Tan-ta-na-nan... me!!

I AM GOING FUCKING INSANE! NPIMH: INSANE IN THE MEMBRANE!!

I abhor this feeling,
of dreading things that 
I actually do not know
and I can never know.



I worry A LOT. Yes, sometimes I can be fickle and not walk what I preach in life.

Yesterday, I got very nervous for no reason at all? my chest became heavy and I started to dread for things that may happen: my mother getting weaker. It is actually a thing that may not yet happen for a couple of years because my mother is constantly reminding me that she does not feel anything bad. I do trust her, because she is not a very good liar; if she feels alright then she is. However, pictures, stories, messages thrown at me signifying my fears are appearing out of nowhere! and this makes me a whole lot crazier. I COULD NOT AFFORD to lose my one and only family. NOT YET! The fact is everybody gets frail at some point in their life and will have to meet their maker but not my mother YET.

That's the only thing I worry about.

I stumbled and fell this past few months because of the numerous trials in my personal and professional life involving resources, career, and education. PEOPLE have fucked me off, people who hides in the devil's coat and false prophets. This took a toll on me and I am starting all over again with my life. I felt lonely during those times and I am asking to please do not do another harm on me today.

I AM BEGGING GOD TO MAKE US HAPPY AND HEALTHY. I WOULD FIGHT FOR MY MOM AND MYSELF. I WOULD FUCKING FIGHT TILL I BLEED NO MORE.

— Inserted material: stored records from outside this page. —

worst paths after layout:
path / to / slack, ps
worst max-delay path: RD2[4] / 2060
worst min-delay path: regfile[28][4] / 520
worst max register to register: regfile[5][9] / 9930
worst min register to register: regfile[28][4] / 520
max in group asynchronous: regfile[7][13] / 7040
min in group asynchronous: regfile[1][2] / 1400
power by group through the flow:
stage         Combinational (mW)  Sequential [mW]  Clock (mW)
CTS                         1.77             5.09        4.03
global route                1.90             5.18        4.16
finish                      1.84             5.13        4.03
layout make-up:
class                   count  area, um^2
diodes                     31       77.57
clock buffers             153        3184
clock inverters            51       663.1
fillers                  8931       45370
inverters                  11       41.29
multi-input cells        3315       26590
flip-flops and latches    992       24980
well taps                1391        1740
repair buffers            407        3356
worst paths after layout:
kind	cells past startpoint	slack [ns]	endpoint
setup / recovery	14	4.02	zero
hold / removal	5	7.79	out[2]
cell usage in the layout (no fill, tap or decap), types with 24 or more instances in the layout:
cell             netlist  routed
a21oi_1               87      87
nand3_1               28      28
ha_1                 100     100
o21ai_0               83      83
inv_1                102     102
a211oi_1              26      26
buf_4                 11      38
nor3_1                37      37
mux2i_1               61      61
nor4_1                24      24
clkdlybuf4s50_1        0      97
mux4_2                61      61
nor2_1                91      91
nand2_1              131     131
==> flow/design.v <==
module spi_bram_controller #(
    parameter DATA_WIDTH = 8,        
    parameter MEM_DEPTH = 256,       
    parameter ADDR_WIDTH = $clog2(MEM_DEPTH)
)(
    input wire clk,
    input wire rst,
    input wire [DATA_WIDTH-1:0] rx_data,
    input wire rx_valid,
    output wire rx_ready,
    output wire [DATA_WIDTH-1:0] tx_data,
    output wire tx_valid,
    input wire tx_ready
);
    reg [DATA_WIDTH-1:0] memory [0:MEM_DEPTH-1];
    integer init_i;
    initial begin
        for (init_i = 0; init_i < MEM_DEPTH; init_i = init_i + 1) begin
            memory[init_i] = 0;
        end
    end
    reg [ADDR_WIDTH-1:0] address;
    reg read_mode;   
    always @(posedge clk) begin
        if (rst) begin
            address <= 0;
            read_mode <= 0;
        end else if (rx_valid && rx_ready) begin
            if (rx_data == 8'hFF) begin
                address <= 0;
            end else if (rx_data == 8'hFE) begin
                read_mode <= 1;
            end else begin
                address <= address + 1;
            end
        end
    end
    always @(posedge clk) begin
        if (rx_valid && rx_ready && rx_data != 8'hFF && rx_data != 8'hFE && !read_mode) begin
            memory[address] <= rx_data;
        end
    end
    reg [DATA_WIDTH-1:0] read_data_reg;
    always @(posedge clk) begin
        read_data_reg <= memory[address];
    end
    assign tx_data = read_data_reg;
    assign tx_valid = 1'b1;       
    assign rx_ready = 1'b1;       
endmodule
==> flow/run.sh <==
#!/bin/bash
# OpenROAD 26Q1-2900-gdf79404cd8, Yosys 0.63+post, stock flow scripts
make -C /OpenROAD-flow-scripts/flow DESIGN_CONFIG=/design/flow/config.mk WORK_HOME=/design/flow/orfs finish
==> flow/config.mk <==
export PLATFORM = sky130hd
export DESIGN_NAME = spi_bram_controller
export DESIGN_NICKNAME = spi_bram_controller
export VERILOG_FILES = /design/flow/design.v
export SDC_FILE = /design/flow/constraint.sdc
export NUM_CORES = 4
export LEC_CHECK = 1
export CORE_UTILIZATION = 50
==> flow/constraint.sdc <==
current_design spi_bram_controller

set clk_period 54.4
set clk_io_pct 0.2

create_clock -name clk0 -period $clk_period [get_ports {clk}]

set non_clock_inputs [all_inputs -no_clocks]
set_input_delay [expr $clk_period * $clk_io_pct] -clock clk0 $non_clock_inputs
set_output_delay [expr $clk_period * $clk_io_pct] -clock clk0 [all_outputs]
==> Changelog: implementation <==
## Flow update

- Outcome: complete, no violations
- Chip Area, Yosys: 0.0788 mm²
- Fmax: 73.1 MHz
- Post-synth area hogs: edfxtp_1 (78%), mux4_2 (15%), a22oi_1 (2.5%)
- Gr usage total: 0.269
- Hold/Removal Path Class: reg2reg
- Final Core Density: 0.562
- CP max stage cell: nor2_1
- Clock tree buffer depth: 3
- Final HPWL DP: 110000 µm
- Iteration tally of the first detailed-router pass: 9
- Pwr Density: 36.7 mW/mm²
- Total Power: 3220 µW
- Minimum clock period: 13690 ps
- DR iter-0 viols: 2308
- Post-DR wirelength/cell: 31.2 µm
- Top Family by Delay on Critical Path: simple AND/OR/NAND/NOR gates
- Non-Filler Instances: 5911
- WHS: 577 ps
- Max reg flops: 2048
- Cells after Synth: 3585
- Vias in the first global route: 41400
- Final hold viol count: 0
- Initial antenna violation count: 7
- TritonCTS buffer count: 198
- Die Height: 399 µm
- Die Span X: 399 µm
- Critical Path AT: 14110 ps
- Global-route wire length before repair: 270000 µm
- H-tree depth: 4
- Slew headroom: 0.212
- RSZ-0062 raised after global routing: false
- Total routed wirelength: 184000 µm
- Max Cap Viol: 0
- CTS resizes: 0
- Worst VDD drop: 0.0312 mV
- CP max FO: 91
- # hold bufs at CTS: 0
- Async SR Flop Fraction: 0
- Tool warnings: 39
- Largest net degree at the start of global routing: 138
- PortBufs: 18
- Main flop type: edfxtp_1
- Slew @ Worst Pin: 1170 ps
- Fillcell total: 11000
- # IOs: 22
- Num rows: 145
- Cells along the critical path: clkbuf_8 > nand4_1 > o21ai_1 > nor3b_1 > nand2_1 > buf_4 > nor2_1
- Clock Sinks: 2065
- Vias: 36700
- DP Cell Count: 5549
- Remaining DRCs: 0
- Critical path class: in2reg
- Total grt overflow: 0
- Post-route ant nets: 0
- Worst Setup End Kind: flop
- Part of the cycle the worst path needs: 0.252
- Most frequent cells after synthesis: edfxtp_1 (2048), mux4_2 (512), nor2_1 (265), a22oi_1 (258), clkbuf_1 (148)
- Max Clock Skew: 26.6 ps
- Area leader share: 0.780
- Worst-path clk slew: 60 ps
- Ys flops: 2065
- Cell taking the most area after synthesis: edfxtp_1
- Sequential cell area: 0.0618 mm²
- Skew-Pair Late Insertion Delay: 810 ps
- Comb area: 0.0160 mm²
- Chip footprint: 0.159 mm²
- Post-synth EDFFs: 2048
- YS warnings: 1
- Vias per cell: 6.22
- Total negative slack: 0 ps
- Area added between synthesis and finish: 11.4%
- Netlist Area Pre-Place: 0.0788 mm²
- CTS tree: yes
- Core area: 0.156 mm²
- Buffer and inverter count on the worst path: 2
- GP Congestion: 0.919
- FP Core Util: 0.504
- Average cell area after synthesis: 22.0 µm²
- Pleak: 0.0262 µW
- CTS root buf: clkbuf_16
- Pins Over Slew Limit: 0
- Proportion of layout cells with a drive suffix above 1: 0.241
- Peak per-stage delay on the critical path: 720 ps
- Sequential share of the synthesized area: 0.785
- Most common cell in the netlist: edfxtp_1
- CP Launch Type: primary input
- # Cells Yosys: 3585
- Setup Fix Bufs, Post-CTS: 0
- Required time of the critical path: 54820 ps
- Distinct lib cells used: 32
- Endpoints failing setup: 0
## per-stage QoR
step	cell area [µm²]	setup slack, ps
finish	87800	40710
global route	87800	40440
global placement	81500	40040
floorplan	78800	41580
detailed placement	81500	39880
CTS	87800	40760
## worst register-to-register path: cells and delay by family (launching register included)
kind                   cells  cell delay, ps
buffers and inverters      4            2270
AOI/OAI and AO/OA          3            1320
DFF                        1             840
muxes                      1             440
and+or+nand+nor            1             190
## placed cells by master, fill, tap and decap left out, drive strengths merged, types with 2 or more instances in the layout
master	n
nor2	265
clkinv	86
o21ai	4
ha	4
nor3	2
o41ai	32
a211oi	4
nand2	31
or2	2
bufinv	16
a41oi	2
a21oi	135
mux4	512
clkbuf	249
a22oi	258
nand3	4
nand2b	2
diode	4
dfxtp	17
clkdlybuf4s50	10
clkinvlp	8
conb	2
nor2b	6
nand4	13
edfxtp	2048
a31oi	2
buf	117
inv	9
and2	4
## routing by layer
metal  vias to the layer above  routed length (µm)  GRT usage
li1                      15400                   -          -
met2                      2296               87500      0.382
met1                     18600               58900      0.349
met3                       342               31900      0.208
met4                        22                5540     0.0620
met5                         -                 328     0.0173
## worst paths after layout
path	start	endpoint	slack, ps	cells after the start
worst max-delay path	rx_data[6]	memory[100][2]	40710	7
worst max register to register	address[1]	read_data_reg[3]	49170	9
worst min-delay path	address[7]	address[7]	580	1
worst min register to register	address[7]	address[7]	580	1
## final cells by class
type,count,share of cell area
Antenna cell,4,0.000114
Clock buffer,241,0.0595
Clock inverter,117,0.0118
Inverter,2,0.0000855
Multi-Input combinational cell,1289,0.182
Sequential cell,2065,0.704
Tap cell,2058,0.0293
Timing Repair Buffer,135,0.0133
## power breakdown
group | switching, µW | internal, µW | total (µW)
Clock | 563 | 756 | 1320
Sequential | 2.67 | 1750 | 1750
Combinational | 90.6 | 60.5 | 151
Total | 656 | 2570 | 3220
## logic make-up after synthesis
family,share of synthesized area
adders and majority gates,0.000635
AOI/OAI and AO/OA,0.0377
DFF,0.785
muxes,0.146
and+or+nand+nor,0.0170
buffers and inverters,0.0136
other,0.0000476
No activity file was given, so power comes from the tool's default toggle rates.
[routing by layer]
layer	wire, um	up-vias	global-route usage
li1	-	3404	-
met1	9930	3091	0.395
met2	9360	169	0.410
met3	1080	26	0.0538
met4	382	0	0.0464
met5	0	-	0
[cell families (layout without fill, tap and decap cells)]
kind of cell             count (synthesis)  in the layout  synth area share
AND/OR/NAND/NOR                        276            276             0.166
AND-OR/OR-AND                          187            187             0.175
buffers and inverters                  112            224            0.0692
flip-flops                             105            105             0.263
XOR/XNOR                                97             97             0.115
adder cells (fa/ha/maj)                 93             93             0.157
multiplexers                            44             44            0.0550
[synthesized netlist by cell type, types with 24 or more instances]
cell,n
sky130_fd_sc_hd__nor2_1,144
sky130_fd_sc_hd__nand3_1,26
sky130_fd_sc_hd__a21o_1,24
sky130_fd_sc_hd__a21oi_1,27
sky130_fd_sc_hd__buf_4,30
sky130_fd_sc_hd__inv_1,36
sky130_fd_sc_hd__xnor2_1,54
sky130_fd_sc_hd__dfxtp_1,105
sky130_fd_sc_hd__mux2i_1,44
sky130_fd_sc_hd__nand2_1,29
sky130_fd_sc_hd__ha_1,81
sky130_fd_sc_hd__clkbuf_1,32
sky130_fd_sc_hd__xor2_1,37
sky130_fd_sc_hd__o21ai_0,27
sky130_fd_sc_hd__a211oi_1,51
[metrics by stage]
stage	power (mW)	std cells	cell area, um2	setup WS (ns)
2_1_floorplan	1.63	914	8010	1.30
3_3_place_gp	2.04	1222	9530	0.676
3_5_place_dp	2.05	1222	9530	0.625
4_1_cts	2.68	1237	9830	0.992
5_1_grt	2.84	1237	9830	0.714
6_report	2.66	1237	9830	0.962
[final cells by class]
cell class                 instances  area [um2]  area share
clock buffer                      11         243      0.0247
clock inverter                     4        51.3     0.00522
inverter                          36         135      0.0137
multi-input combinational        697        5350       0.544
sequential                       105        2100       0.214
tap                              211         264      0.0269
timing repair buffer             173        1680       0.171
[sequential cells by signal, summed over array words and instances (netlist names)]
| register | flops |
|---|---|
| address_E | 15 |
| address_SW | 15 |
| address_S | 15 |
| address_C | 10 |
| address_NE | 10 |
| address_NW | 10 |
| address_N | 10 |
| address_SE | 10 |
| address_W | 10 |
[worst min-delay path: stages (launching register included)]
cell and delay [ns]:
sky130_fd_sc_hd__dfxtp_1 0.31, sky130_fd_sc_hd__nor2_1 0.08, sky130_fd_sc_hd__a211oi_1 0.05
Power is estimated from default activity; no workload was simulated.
**flow/run.sh**
```bash
#!/bin/bash
# OpenROAD 26Q1-2900-gdf79404cd8, Yosys 0.63+post, stock flow scripts
make -C /OpenROAD-flow-scripts/flow DESIGN_CONFIG=/design/flow/config.mk WORK_HOME=/design/flow/orfs finish
```
**flow/config.mk**
```make
export PLATFORM = sky130hd
export DESIGN_NAME = ov7670_controller
export DESIGN_NICKNAME = ov7670_controller
export VERILOG_FILES = /design/flow/design.v
export SDC_FILE = /design/flow/constraint.sdc
export NUM_CORES = 4
export LEC_CHECK = 1
export CORE_UTILIZATION = 30
```
**flow/constraint.sdc**
```tcl
current_design ov7670_controller

set clk_period 7.0
set clk_io_pct 0.2

create_clock -name clk0 -period $clk_period [get_ports {clk}]

set non_clock_inputs [all_inputs -no_clocks]
set_input_delay [expr $clk_period * $clk_io_pct] -clock clk0 $non_clock_inputs
set_output_delay [expr $clk_period * $clk_io_pct] -clock clk0 [all_outputs]
```
`timescale 1ns / 100ps
module EnergyMonitor(
    input clk,
    input reset,
    input washing,
    input rinsing,
    input spinning,
    output reg [7:0] energy_consumed
);
    always @(posedge clk or posedge reset) begin
        if (reset)
            energy_consumed <= 0;
        else begin
            if (washing)
                energy_consumed <= energy_consumed + 5;
            else if (rinsing)
                energy_consumed <= energy_consumed + 3;
            else if (spinning)
                energy_consumed <= energy_consumed + 4;
        end
    end
endmodule
`timescale 1ns / 100ps
module LoadSensing(
    input clk,
    input reset,
    input start,
    output reg load_ready
);
    reg [3:0] load_weight;
    always @(posedge clk or posedge reset) begin
        if (reset) begin
            load_weight <= 0;
            load_ready <= 0;
        end else if (start) begin
            if (load_weight < 8)   
                load_weight <= load_weight + 1;
            else
                load_ready <= 1;
        end else begin
            load_ready <= 0;
        end
    end
endmodule
`timescale 1ns / 100ps
module SmartSensing(
    input clk,
    input reset,
    output reg detergent_ok,
    output reg balanced_load
);
    always @(posedge clk or posedge reset) begin
        if (reset) begin
            detergent_ok <= 0;
            balanced_load <= 0;
        end else begin
            detergent_ok <= 1;   
            balanced_load <= 1;   
        end
    end
endmodule
`timescale 1ns / 100ps
module TemperatureControl(
    input clk,
    input reset,
    input start,
    output reg temp_ready
);
    reg [3:0] temp_level;
    always @(posedge clk or posedge reset) begin
        if (reset) begin
            temp_level <= 0;
            temp_ready <= 0;
        end else if (start) begin
            if (temp_level < 8)   
                temp_level <= temp_level + 1;
            else
                temp_ready <= 1;
        end else begin
            temp_ready <= 0;
        end
    end
endmodule
`timescale 1ns / 100ps
module WaterControl(
    input clk,
    input reset,
    input start,
    output reg water_ready
);
    reg [3:0] water_level;
    always @(posedge clk or posedge reset) begin
        if (reset) begin
            water_level <= 0;
            water_ready <= 0;
        end else if (start) begin
            if (water_level < 8)   
                water_level <= water_level + 1;
            else
                water_ready <= 1;
        end else begin
            water_ready <= 0;
        end
    end
endmodule
==> design/flow/run.sh <==
#!/bin/bash
# OpenROAD 26Q1-2900-gdf79404cd8, Yosys 0.63+post, stock flow scripts
make -C /OpenROAD-flow-scripts/flow DESIGN_CONFIG=/design/flow/config.mk WORK_HOME=/design/flow/orfs finish
==> design/flow/config.mk <==
export PLATFORM = sky130hd
export DESIGN_NAME = AutomaticWashingMachine
export DESIGN_NICKNAME = AutomaticWashingMachine
export VERILOG_FILES = /design/flow/design.v
export SDC_FILE = /design/flow/constraint.sdc
export NUM_CORES = 4
export LEC_CHECK = 1
export CORE_AREA = 10 10 103 103
export DIE_AREA = 0 0 113 113
==> design/flow/constraint.sdc <==
current_design AutomaticWashingMachine

set clk_period 2.9
set clk_io_pct 0.2

create_clock -name clk0 -period $clk_period [get_ports {clk}]

set non_clock_inputs [all_inputs -no_clocks]
set_input_delay [expr $clk_period * $clk_io_pct] -clock clk0 $non_clock_inputs
set_output_delay [expr $clk_period * $clk_io_pct] -clock clk0 [all_outputs]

Although I have kulot, this sense of being all alone in the world does not leave my body. He is not the answer, but my faith. Speaking of my faith, i believe it is still under construction thus I am really vulnerable. Add the fact that I am an only child, got no close relatives to love me like how my parents did. I have trust issues with people too, I have been with a lot of bad crowds and this caused me so much pain.

BUT, there is a flicker of light that caught my attention. As I wrote every words in this entry, tried to look for a picture of the term "worry" and this is what i immediately saw:



I really do not know how to react. Is this my answer? answer to what? I just don't know. Although my confusion inevitable ( I am just a damn stupid human) I will still thank our almighty. Somehow, this picture figuratively placed a caring hand on my shoulder.

sigh... I have to breathe.

Let me breathe...

I am still on with the pangungulit God.